##### Records provided #####
$ cat src/hw/rtl/ssrc_pkg.sv
// Shared types and constants of the scaled sample rolling capture block.
`timescale 1ns / 1ps

package ssrc_pkg;

  // Field widths
  localparam int unsigned RawInW   = 12;
  localparam int unsigned IdxW     = 8;
  localparam int unsigned GainW    = 24;
  localparam int unsigned OffW     = 32;
  localparam int unsigned AmpW     = 24;
  localparam int unsigned CapW     = 9;
  localparam int unsigned FillW    = 9;
  localparam int unsigned ValW     = 32;

  // Port widths
  localparam int unsigned CfgIdxW  = 8;
  localparam int unsigned CfgDataW = 32;
  localparam int unsigned InDataW  = 24;
  localparam int unsigned OutDataW = 48;
  localparam int unsigned OutUserW = 2;

  // Divider: quotient bits produced after the range check
  localparam int unsigned DivLoW   = 33;
  localparam int unsigned DivSteps = 33;
  localparam int unsigned DivCntW  = 6;

  // Register reset values
  localparam logic [GainW-1:0] GainRst = 24'd65536;
  localparam logic [OffW-1:0]  OffRst  = 32'd0;
  localparam logic [AmpW-1:0]  AmpRst  = 24'd65536;
  localparam logic [CapW-1:0]  CapRst  = 9'd256;

  // Register indexes of the configuration port
  typedef enum logic [CfgIdxW-1:0] {
    CFG_GAIN      = 8'd0,
    CFG_OFFSET    = 8'd1,
    CFG_AMPLITUDE = 8'd2,
    CFG_CAP_LEN   = 8'd3
  } cfg_idx_e;

  // Command carried by an input item
  typedef enum logic {
    OP_SAMPLE = 1'b0,
    OP_READ   = 1'b1
  } op_kind_e;

  // Classified item held in the queue between front and back
  typedef struct packed {
    op_kind_e            kind;
    logic [RawInW-1:0]   raw;
    logic [IdxW-1:0]     idx;
  } op_t;

  // Divider request and response
  typedef struct packed {
    logic                start;
    logic [AmpW-1:0]     hi;
    logic [DivLoW-1:0]   lo;
    logic [AmpW-1:0]     divisor;
  } div_req_t;

  typedef struct packed {
    logic                done;
    logic [DivLoW-1:0]   quot;
  } div_rsp_t;

  // Result item
  typedef struct packed {
    logic [ValW-1:0]     value;
    logic                entry_valid;
    logic [FillW-1:0]    fill;
    logic                clipped;
  } res_t;

endpackage

$ cat src/hw/rtl/ssrc_front.sv
// Front end: accepts input items, classifies them and queues them for the back end.
`timescale 1ns / 1ps

module ssrc_front (
  input  logic              clk_i,
  input  logic              rst_ni,
  input  logic              in_valid_i,
  output logic              in_ready_o,
  input  logic              in_cmd_i,
  input  logic [ssrc_pkg::RawInW-1:0] in_raw_i,
  input  logic [ssrc_pkg::IdxW-1:0]   in_idx_i,
  output logic              op_valid_o,
  output ssrc_pkg::op_t     op_o,
  input  logic              pop_i
);

  localparam int unsigned QDepth = 2;
  localparam int unsigned QPtrW  = $clog2(QDepth);
  localparam int unsigned QCntW  = $clog2(QDepth + 1);

  ssrc_pkg::op_t    slot_q [QDepth];
  ssrc_pkg::op_t    op_in;
  logic [QPtrW-1:0] wr_ptr_q, wr_ptr_d, rd_ptr_q, rd_ptr_d;
  logic [QCntW-1:0] used_q, used_d;
  logic             push, pop;

  // Classify: keep only the field that the command uses
  always_comb begin
    op_in      = '0;
    op_in.kind = ssrc_pkg::op_kind_e'(in_cmd_i);
    unique case (op_in.kind)
      ssrc_pkg::OP_SAMPLE: op_in.raw = in_raw_i;
      ssrc_pkg::OP_READ:   op_in.idx = in_idx_i;
      default:             op_in     = '0;
    endcase
  end

  assign in_ready_o = (used_q != QCntW'(QDepth));
  assign op_valid_o = (used_q != '0);
  assign op_o       = slot_q[rd_ptr_q];
  assign push       = in_valid_i && in_ready_o;
  assign pop        = pop_i && op_valid_o;

  // Advance pointers and fill level
  always_comb begin
    wr_ptr_d = wr_ptr_q;
    rd_ptr_d = rd_ptr_q;
    used_d   = used_q;
    if (push) begin
      wr_ptr_d = (wr_ptr_q == QPtrW'(QDepth - 1)) ? '0 : wr_ptr_q + QPtrW'(1);
    end
    if (pop) begin
      rd_ptr_d = (rd_ptr_q == QPtrW'(QDepth - 1)) ? '0 : rd_ptr_q + QPtrW'(1);
    end
    if (push && !pop) begin
      used_d = used_q + QCntW'(1);
    end else if (pop && !push) begin
      used_d = used_q - QCntW'(1);
    end
  end

  always_ff @(posedge clk_i or negedge rst_ni) begin
    if (!rst_ni) begin
      wr_ptr_q <= '0;
      rd_ptr_q <= '0;
      used_q   <= '0;
    end else begin
      wr_ptr_q <= wr_ptr_d;
      rd_ptr_q <= rd_ptr_d;
      used_q   <= used_d;
    end
  end

  // Store the classified item
  always_ff @(posedge clk_i) begin
    if (push) begin
      slot_q[wr_ptr_q] <= op_in;
    end
  end

endmodule

$ cat config.mk
export PLATFORM = sky130hd
export DESIGN_NAME = ssrc_front
export DESIGN_NICKNAME = d
export VERILOG_FILES = /design/src/hw/rtl/ssrc_pkg.sv /design/src/hw/rtl/ssrc_front.sv
export SDC_FILE = /design/constraint.sdc
export NUM_CORES = 1
export LEC_CHECK = 0
export ABC_AREA = 1
export BUFFER_PORTS_ARGS = -buffer_cell sky130_fd_sc_hd__buf_2
export CAP_MARGIN = 10
export CORE_MARGIN = 1
export CORE_UTILIZATION = 55
export CTS_CLUSTER_DIAMETER = 60
export DETAILED_ROUTE_END_ITERATION = 6
export PLACE_DENSITY = 0.82
export SYNTH_ARGS = -nofsm -noshare
export SYNTH_HDL_FRONTEND = slang
export SYNTH_SLANG_ARGS = --single-unit
$ cat constraint.sdc
create_clock -name clk_i -period 3.1 [get_ports clk_i]
set_input_delay 0 -clock clk_i [delete_from_list [all_inputs] [get_ports clk_i]]
set_output_delay 0 -clock clk_i [all_outputs]
set_load 0.01 [all_outputs]
==> results of run 1 <==
Yosys cell counts, drive strengths merged:
master | instances | area [um2]
xnor2 | 1 | 8.76
dfrtp | 4 | 100
nand3 | 2 | 10.0
nand4 | 1 | 6.26
xor2 | 1 | 8.76
inv | 27 | 101
nor2 | 14 | 52.6
nand2 | 81 | 309
ha | 1 | 12.5
edfxtp | 42 | 1260
buf | 6 | 47.5
routing by layer:
layer | share of wire, % | up-vias | track usage (%)
met1 | 39 | 640 | 23.4
met2 | 55 | 40 | 36.3
met3 | 4.2 | 6 | 6.30
met5 | 0 | - | 0
met4 | 1.3 | 0 | 5.84
li1 | - | 705 | -
flip-flops by register name, summed over array words and instances, names as in the netlist:
| name | flops |
|---|---|
| rd_ptr_q | 1 |
| slot_q | 42 |
| used_q | 2 |
| wr_ptr_q | 1 |
cell usage in the layout, fill, tap and decap left out, drive strengths merged:
master	count
xor2	1
inv	27
nand2	81
dlygate4sd3	24
nand4	1
buf	49
dfrtp	4
xnor2	1
clkbuf	6
nand3	2
edfxtp	42
clkinv	2
nor2	14
ha	1
how the worst min path moves through the flow:
| stage | start | end | cells after the start |
|---|---|---|---|
| after floorplan | rst_ni | rd_ptr_q | 0 |
| after global placement | rst_ni | rd_ptr_q | 1 |
| after detailed placement | rst_ni | rd_ptr_q | 1 |
| after CTS | in_raw_i[5] | slot_q[1][13] | 3 |
| after global routing | in_cmd_i | slot_q[1][20] | 1 |
| final | in_cmd_i | slot_q[1][20] | 1 |
critical path: stages, from the launching register on:
cell                      delay, ns
sky130_fd_sc_hd__dfrtp_1       0.87
sky130_fd_sc_hd__inv_2         0.35
sky130_fd_sc_hd__nand2_1       0.13
sky130_fd_sc_hd__nand2_1       0.09
sky130_fd_sc_hd__buf_2         0.15
logic make-up (layout without fill, tap and decap cells):
| group | count (synthesis) | after routing | share of synthesized area [%] |
|---|---|---|---|
| DFF | 46 | 46 | 71.0 |
| xor gates and xnor gates | 2 | 2 | 0.913 |
| adders and majority gates | 1 | 1 | 0.652 |
| and+or+nand+nor | 98 | 98 | 19.7 |
| buffers and inverters | 33 | 108 | 7.76 |
power breakdown:
group	switching [uW]	leakage [uW]	internal [uW]
Clock	174	0.0000297	85.4
Sequential	89.9	0.000447	857
Combinational	416	0.000736	255
Total	680	0.00121	1200
stage by stage:
step	power [uW]	instances	instance area, um2	util, %
after global routing	2010	301	2470	74.1
after global placement	1590	269	2180	65.4
after floorplan	1380	180	1920	-
after CTS	1880	300	2460	73.8
final	1880	301	2470	74.1
after detailed placement	1610	269	2180	65.4
final cells by class:
| type | count | area (um2) | area share (%) |
|---|---|---|---|
| tap | 46 | 57.6 | 2.33 |
| inverter | 27 | 101 | 4.10 |
| timing repair buffer | 73 | 490 | 19.8 |
| multi-input combinational | 101 | 413 | 16.7 |
| sequential | 46 | 1360 | 55.0 |
| clock buffer | 6 | 41.3 | 1.67 |
| clock inverter | 2 | 8.76 | 0.354 |
==> results.json, run 1 <==
{
  "tightest_slew_ns": 0.780,
  "first_global_vias": 1220,
  "detailedRoute.firstPassIterationCount": 4,
  "die_h_um": 61.1,
  "timing.hold.worst.class": "primary input to flip-flop",
  "reg2reg_slack_ns": 1.39,
  "clk_transition_reported_paths_ns": 0.12,
  "synth-seq-cells": 46,
  "static-leakage-power_uw": 0.00121,
  "synthesis.instances": 180,
  "report.final.setup_viol": 0,
  "fp.coreArea_um2": 3340,
  "first_pass_grt_wire_length_um": 5180,
  "routedWlPerCell_um": 11.8,
  "cts_tree": "done",
  "num-fill-cells": 237,
  "cts_made_buffers": 5,
  "critical_path.startpoint": "rd_ptr_q",
  "routed-via-count": 1391,
  "endpoint": "op_o[20]",
  "worst-r2r-cell-count": 5,
  "critical_path_arrival_ns": 1.95,
  "floorplan.die_area_um2": 3730,
  "pd_cells_nw_per_um2": 759,
  "headroom_to_the_max_slew_limit_pct": 48.0,
  "ir_drop_uv": 464,
  "post_synth_instance_area_um2": 1920,
  "post-place-ws_ns": 1.41,
  "timing.setup.tns_ns": 0,
  "antenna_found_initial": 0,
  "initial_core_util_pct": 57.5,
  "clock_latency_ns": 0.35,
  "clock-root-buffer": "sky130_fd_sc_hd__clkbuf_4",
  "critical_path_peak_fanout": 23,
  "num_io_pins": 48,
  "maximum_number_of_pins_on_one_net_before_global_route_repair": 24,
  "final_critical_path_share_of_the_clock_period_pct": 62.8,
  "global_route.overflow_total": 0,
  "clk_path_buf_depth": 2,
  "fin_ws_ns": 1.15,
  "timing_worst_setup_path_type": "flip-flop to primary output",
  "die_width_um": 61.1,
  "mappedNetlistNets": 206,
  "run_status": "completed",
  "layout.nets": 280,
  "post-cts-setup-buffers": 0,
  "unrepaired_setup_endpoints_after_global_routing": "no",
  "rows": 21,
  "reg2reg_to": "slot_q[1][5]",
  "rr_startpoint": "used_q[0]",
  "port-buffer-count": 47,
  "ys_warn_count": 0,
  "max_clock_freq_ghz": 0.514,
  "cts.sink_count": 46,
  "gp_routability_congestion": 0.698,
  "drive_above_1_share_pct": 23.5,
  "drt_drc_violations_left": 0,
  "grt.total_usage_pct": 20.3,
  "maxSlewViolCount": 0,
  "antenna_cells": 0,
  "timing.hold.ws_ns": 0.0927,
  "viasPerCell": 4.62,
  "finClkSkew_ns": 0.00742,
  "finalWirelength_um": 3560,
  "synth_sequential_area_ratio_pct": 71.0,
  "ctsHoldBuffers": 23,
  "place_hpwl_um": 2240,
  "finalWorstPathRequiredPeriod_ns": 1.95,
  "postRouteAntennaNets": 0,
  "post_cts_resize_count": 0,
  "critPathCaptureType": "primary output",
  "synth.avg_cell_area_um2": 10.7,
  "maximum_capacitance_violations": 0,
  "maximum_level_of_the_cts_h_tree": 2,
  "yosysUniqueCellTypes": 15,
  "layout-area-overhead-vs-synth_pct": 29.0,
  "startpoint_type": "flip-flop",
  "initialDrtViolationCount": 46,
  "worst-endpoint-required_ns": 3.10,
  "report.final.hold_viol_count": 0
}
Note: power is estimated with default switching activity, not from simulation.
==> run 2: changes to the inputs <==
Settings changed: CORE_UTILIZATION 55 to 47, PLACE_DENSITY 0.82 to 0.75.
Clock period 3.1 ns to 1.6 ns, I/O delays scaled along.
==> run 2 against run 1 <==
  * Global-route usage fell by 3.7 points
  * Clock power grew 140%
  * Combinational power grew 110%
  * Design area fell by 3.1%
  * Clock skew decreased by 0.0046 ns
  * Cell count decreased by 2.7%
  * Largest cell class unchanged
  * Wire length is 12% lower
  * Core utilization decreased by 11 points
  * Critical endpoint unchanged
  * Worst setup slack got worse by 1.0 ns
  * Non-clock buffer count decreased by 10
  * Via count shrank 6.7%
  * First-iteration DRC count increased by 17%
==> results.json, run 2 (synthesis results as in run 1) <==
{
  "critPathCaptureType": "primary output",
  "antenna_found_initial": 0,
  "maximum_capacitance_violations": 0,
  "crit_path_cell_trace": "inv_2 -> nand2_1 -> nand2_1 -> buf_2",
  "ir_drop_uv": 724,
  "critical_path_arrival_ns": 1.49,
  "final_critical_path_share_of_the_clock_period_pct": 93.2,
  "worst-endpoint-required_ns": 1.60,
  "layout_common_cells": "sky130_fd_sc_hd__nand2_1, sky130_fd_sc_hd__buf_2, sky130_fd_sc_hd__edfxtp_1",
  "hold_end": "slot_q[1][10]",
  "finClkSkew_ns": 0.00286,
  "startpoint_of_the_most_critical_hold_path": "in_raw_i[2]",
  "leading_registers_by_flop_count": "slot_q: 42 flops, used_q: 2 flops",
  "initialDrtViolationCount": 54,
  "multi_input_area_um2": 413,
  "post_cts_resize_count": 0,
  "cts_tree": "done",
  "clock_latency_ns": 0.29,
  "sequential_cell_area_um2": 1360,
  "reg2reg_to": "used_q[1]",
  "clock-root-buffer": "sky130_fd_sc_hd__clkbuf_8",
  "layout.nets": 270,
  "reg2reg_slack_ns": 0.19,
  "cts.sink_count": 46,
  "rr_startpoint": "used_q[0]",
  "worst_path_most_repeated_cell": "sky130_fd_sc_hd__nand2_1",
  "clk_path_buf_depth": 2,
  "run_status": "completed",
  "layout-area-overhead-vs-synth_pct": 24.9,
  "unrepaired_setup_endpoints_after_global_routing": "no",
  "maximum_number_of_pins_on_one_net_before_global_route_repair": 23,
  "report.final.hold_viol_count": 0,
  "grt.total_usage_pct": 16.6,
  "worst-r2r-cell-count": 9,
  "place_hpwl_um": 2100,
  "ctsHoldBuffers": 10,
  "static-leakage-power_uw": 0.00119,
  "maximum_level_of_the_cts_h_tree": 2,
  "routed-via-count": 1298,
  "slowest_stage_delay_cp_ns": 0.51,
  "gp_routability_congestion": 0.822,
  "timing.setup.tns_ns": 0,
  "num-fill-cells": 301,
  "die_h_um": 65.9,
  "headroom_to_the_max_slew_limit_pct": 73.3,
  "critical_path_peak_fanout": 22,
  "max_clock_freq_ghz": 0.671,
  "antenna_cells": 0,
  "finalWirelength_um": 3130,
  "port-buffer-count": 47,
  "timing.hold.worst.class": "primary input to flip-flop",
  "floorplan.die_area_um2": 4340,
  "startpoint_type": "flip-flop",
  "pd_cells_nw_per_um2": 1580,
  "tightest_slew_ns": 0.401,
  "rows": 22,
  "drt_drc_violations_left": 0,
  "leading_cell_type_in_the_layout_fill_and_taps_excluded": "sky130_fd_sc_hd__nand2_1",
  "viasPerCell": 4.43,
  "final_util_pct": 63.1,
  "postRouteAntennaNets": 0,
  "hold_depth": 3,
  "largest_register_ff_count": 42,
  "top_register": "slot_q",
  "maxSlewViolCount": 0,
  "global_route.overflow_total": 0,
  "clk_transition_reported_paths_ns": 0.07,
  "detailedRoute.firstPassIterationCount": 4,
  "first_pass_grt_wire_length_um": 5190,
  "cts_made_buffers": 5,
  "routedWlPerCell_um": 10.7,
  "finalWorstPathRequiredPeriod_ns": 1.49,
  "timing_worst_setup_path_type": "flip-flop to primary output",
  "first_global_vias": 1191,
  "total_power_uw": 3790,
  "drive_above_1_share_pct": 25.7,
  "cp_max_delay_cell": "sky130_fd_sc_hd__dfrtp_1",
  "critical_path.startpoint": "rd_ptr_q",
  "timing.hold.ws_ns": 0.0301,
  "post-cts-setup-buffers": 0,
  "die_width_um": 65.9,
  "fp.coreArea_um2": 3800,
  "report.final.setup_viol": 0,
  "initial_core_util_pct": 50.5,
  "num_io_pins": 48
}
[run 2: layer usage]
layer	routed length, um	track usage, %	vias to the layer above
met5	0	0	-
met2	1540	28.3	45
met4	49	8.15	0
li1	-	-	683
met3	165	3.62	5
met1	1370	19.7	565
[run 2: layout make-up]
| cell class | instances | area share, % |
|---|---|---|
| clock buffer | 5 | 2.87 |
| clock inverter | 3 | 0.470 |
| inverter | 27 | 4.23 |
| multi-input combinational | 101 | 17.2 |
| sequential | 46 | 56.8 |
| tap | 48 | 2.51 |
| timing repair buffer | 63 | 15.9 |
[run 2: critical path, delay by kind of cell, from the launching register on]
kind | cells | cell delay (ns)
buf+inv | 2 | 0.50
simple gates | 2 | 0.19
flops | 1 | 0.51
[run 2: worst max path at each step]
| stage | cells after the start | endpoint |
|---|---|---|
| 2_1_floorplan | 4 | slot_q[1][0] |
| 3_3_place_gp | 9 | used_q[1] |
| 3_5_place_dp | 9 | used_q[1] |
| 4_1_cts | 4 | op_o[20] |
| 5_1_grt | 4 | op_o[20] |
| 6_report | 4 | op_o[20] |
[run 2: through the flow]
stage	std cells	area, um2	setup slack (ns)
floorplan	180	1920	-0.310
global placement	275	2220	0.233
detailed placement	275	2220	0.192
CTS	293	2400	0.0795
global route	293	2400	0.000357
finish	293	2400	0.109
[run 2: power by group]
part / internal, uW / switching, uW / leakage, uW
combinational: 521 / 856 / 0.000698
clock: 291 / 336 / 0.0000407
sequential: 1660 / 121 / 0.000447
==> run 3: changes to the inputs <==
Clock period 1.6 ns to 1.3 ns, I/O delays scaled along.
==> run 3 against run 2 <==
  * The flow now finishes with violations (negative setup slack)
  * Count of clock-buffer cells in the layout grew 1
  * Sequential share of layout area decreased by 2.8 points
  * Clock power increased by 25%
  * Critical path depth grew 5
  * Worst setup slack lost 0.14 ns
  * Clock skew is 0.0015 ns higher
  * Critical path type is now flip-flop to flip-flop
  * Highest routed layer unchanged
==> results.json, run 3 (synthesis results as in run 1) <==
{
  "timing.hold.worst.class": "primary input to flip-flop",
  "failed_checks": "negative setup slack",
  "layout-area-overhead-vs-synth_pct": 31.4,
  "max_clock_freq_ghz": 0.751,
  "die_h_um": 65.9,
  "leading_registers_by_flop_count": "slot_q: 42 flops, used_q: 2 flops",
  "worst-r2r-cell-count": 9,
  "pd_cells_nw_per_um2": 2030,
  "fp.coreArea_um2": 3800,
  "fin_ws_ns": -0.0315,
  "grt.total_usage_pct": 16.9,
  "first_global_vias": 1233,
  "drt_drc_violations_left": 0,
  "postRouteAntennaNets": 0,
  "critical_path_peak_fanout": 3,
  "maximum_level_of_the_cts_h_tree": 2,
  "rows": 22,
  "unrepaired_setup_endpoints_after_global_routing": "yes",
  "viasPerCell": 4.58,
  "drive_above_1_share_pct": 32.7,
  "clock_latency_ns": 0.29,
  "post-place-ws_ns": -0.0796,
  "layout_common_cells": "sky130_fd_sc_hd__nand2_1, sky130_fd_sc_hd__buf_2, sky130_fd_sc_hd__edfxtp_1",
  "place_hpwl_um": 2190,
  "ir_drop_uv": 1140,
  "num_io_pins": 48,
  "cts.sink_count": 46,
  "top_register": "slot_q",
  "clock-root-buffer": "sky130_fd_sc_hd__clkbuf_8",
  "headroom_to_the_max_slew_limit_pct": 73.3,
  "report.final.setup_viol": 1,
  "layout.nets": 273,
  "reg2reg_to": "used_q[1]",
  "run_status": "finished, violations left",
  "finish.cell_count_without_fillers": 296,
  "crit_path_cell_trace": "inv_2 -> nand2_4 -> nand2_8 -> inv_2 -> ha_4 -> inv_2 -> nand3_2 -> nand2_2 -> nand2_2",
  "critical_path.startpoint": "used_q[0]",
  "initialDrtViolationCount": 24,
  "maxSlewViolCount": 0,
  "cts_made_buffers": 5,
  "clk_transition_reported_paths_ns": 0.08,
  "cts_tree": "done",
  "global_route.overflow_total": 0,
  "endpoint": "used_q[1]",
  "finalWirelength_um": 3370,
  "final_critical_path_share_of_the_clock_period_pct": 102,
  "die_width_um": 65.9,
  "initial_core_util_pct": 50.5,
  "detailedRoute.firstPassIterationCount": 4,
  "timing_worst_setup_path_type": "flip-flop to flip-flop",
  "floorplan.die_area_um2": 4340,
  "maximum_capacitance_violations": 0,
  "largest_register_ff_count": 42,
  "worst_path_most_repeated_cell": "sky130_fd_sc_hd__inv_2",
  "timing.setup.tns_ns": -0.0315,
  "timing.hold.ws_ns": 0.0103,
  "static-leakage-power_uw": 0.00123,
  "gp_routability_congestion": 0.814,
  "rr_startpoint": "used_q[0]",
  "clk_path_buf_depth": 2,
  "first_pass_grt_wire_length_um": 5170,
  "antenna_cells": 0,
  "cp_max_delay_cell": "sky130_fd_sc_hd__dfrtp_1",
  "routed-via-count": 1356,
  "place.detailed.instances": 277,
  "maximum_number_of_pins_on_one_net_before_global_route_repair": 23,
  "finClkSkew_ns": 0.00432,
  "leading_cell_type_in_the_layout_fill_and_taps_excluded": "sky130_fd_sc_hd__nand2_1",
  "antenna_found_initial": 0,
  "critical_path_arrival_ns": 1.51,
  "finalWorstPathRequiredPeriod_ns": 1.33,
  "num-fill-cells": 290,
  "worst-endpoint-required_ns": 1.48,
  "reg2reg_slack_ns": -0.03,
  "critPathCaptureType": "flip-flop",
  "report.final.hold_viol_count": 0,
  "port-buffer-count": 47,
  "startpoint_type": "flip-flop",
  "final_util_pct": 66.4,
  "tightest_slew_ns": 0.401,
  "routedWlPerCell_um": 11.4,
  "slowest_stage_delay_cp_ns": 0.40
}
run 3: changes by cell type in the layout (fill, tap and decap cells not counted), sizes merged:
| cell | delta |
|---|---|
| clkinv | -1 |
| clkbuf | +1 |
| dlygate4sd3 | -3 |
| buf | +6 |
run 3: worst min path at each step:
stage	endpoint	cells after the start	start
floorplan	rd_ptr_q	0	rst_ni
global placement	used_q[0]	1	rst_ni
detailed placement	used_q[0]	1	rst_ni
CTS	slot_q[0][1]	3	in_idx_i[1]
global route	slot_q[1][0]	3	in_idx_i[0]
finish	slot_q[0][1]	3	in_idx_i[1]
run 3: layout make-up:
type                    count  area, um2  share of cell area, %
flip-flops and latches     46       1360                   54.0
multi-input cells         101        479                   19.0
repair buffers             66        432                   17.1
inverters                  27        106                   4.22
clock buffers               6       72.6                   2.88
well taps                  48       60.1                   2.38
clock inverters             2       8.76                  0.347
run 3: report_power, final:
| group | total [uW] | internal (uW) | switching [uW] |
|---|---|---|---|
| clock network | 783 | 369 | 414 |
| registers | 2190 | 2050 | 143 |
| logic | 2150 | 885 | 1270 |
run 3: timing repair:
action | in CTS | in global routing
hold buffers | 7 | 0
pin swaps | 1 | 2
endpoints found under the setup margin | 22 | 10
gates resized for setup | 4 | 12
buffers inserted | 1 | 3
hold endpoints to repair | 15 | 0
run 3: metal layers:
layer	vias to the layer above	track usage (%)	wire [um]
met5	-	0	0
met4	0	10.6	85
met3	10	4.48	153
met2	44	29.0	1790
met1	609	18.3	1340
li1	693	-	-
run 3: worst max-delay path, delay by kind of cell (launching register included):
| kind | cells | cell delay, ns |
|---|---|---|
| DFF | 1 | 0.40 |
| and+or+nand+nor | 5 | 0.39 |
| adders and majority gates | 1 | 0.22 |
| buffers and inverters | 3 | 0.21 |
run 3: metrics by stage:
stage,total power [uW],cell area (um2)
floorplan,3390,1960
global placement,4080,2290
detailed placement,4130,2290
CTS,4960,2450
global route,5470,2520
finish,5130,2520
#####
* _Activity_:
Using the data above, extract exactly the lines from the one that holds "if (pop) begin" to the one that holds "export DESIGN_NICKNAME = d", both ends included, and no others.

* _Answer space_:
    if (pop) begin
      rd_ptr_d = (rd_ptr_q == QPtrW'(QDepth - 1)) ? '0 : rd_ptr_q + QPtrW'(1);
    end
    if (push && !pop) begin
      used_d = used_q + QCntW'(1);
    end else if (pop && !push) begin
      used_d = used_q - QCntW'(1);
    end
  end

  always_ff @(posedge clk_i or negedge rst_ni) begin
    if (!rst_ni) begin
      wr_ptr_q <= '0;
      rd_ptr_q <= '0;
      used_q   <= '0;
    end else begin
      wr_ptr_q <= wr_ptr_d;
      rd_ptr_q <= rd_ptr_d;
      used_q   <= used_d;
    end
  end

  // Store the classified item
  always_ff @(posedge clk_i) begin
    if (push) begin
      slot_q[wr_ptr_q] <= op_in;
    end
  end

endmodule

$ cat config.mk
export PLATFORM = sky130hd
export DESIGN_NAME = ssrc_front
export DESIGN_NICKNAME = d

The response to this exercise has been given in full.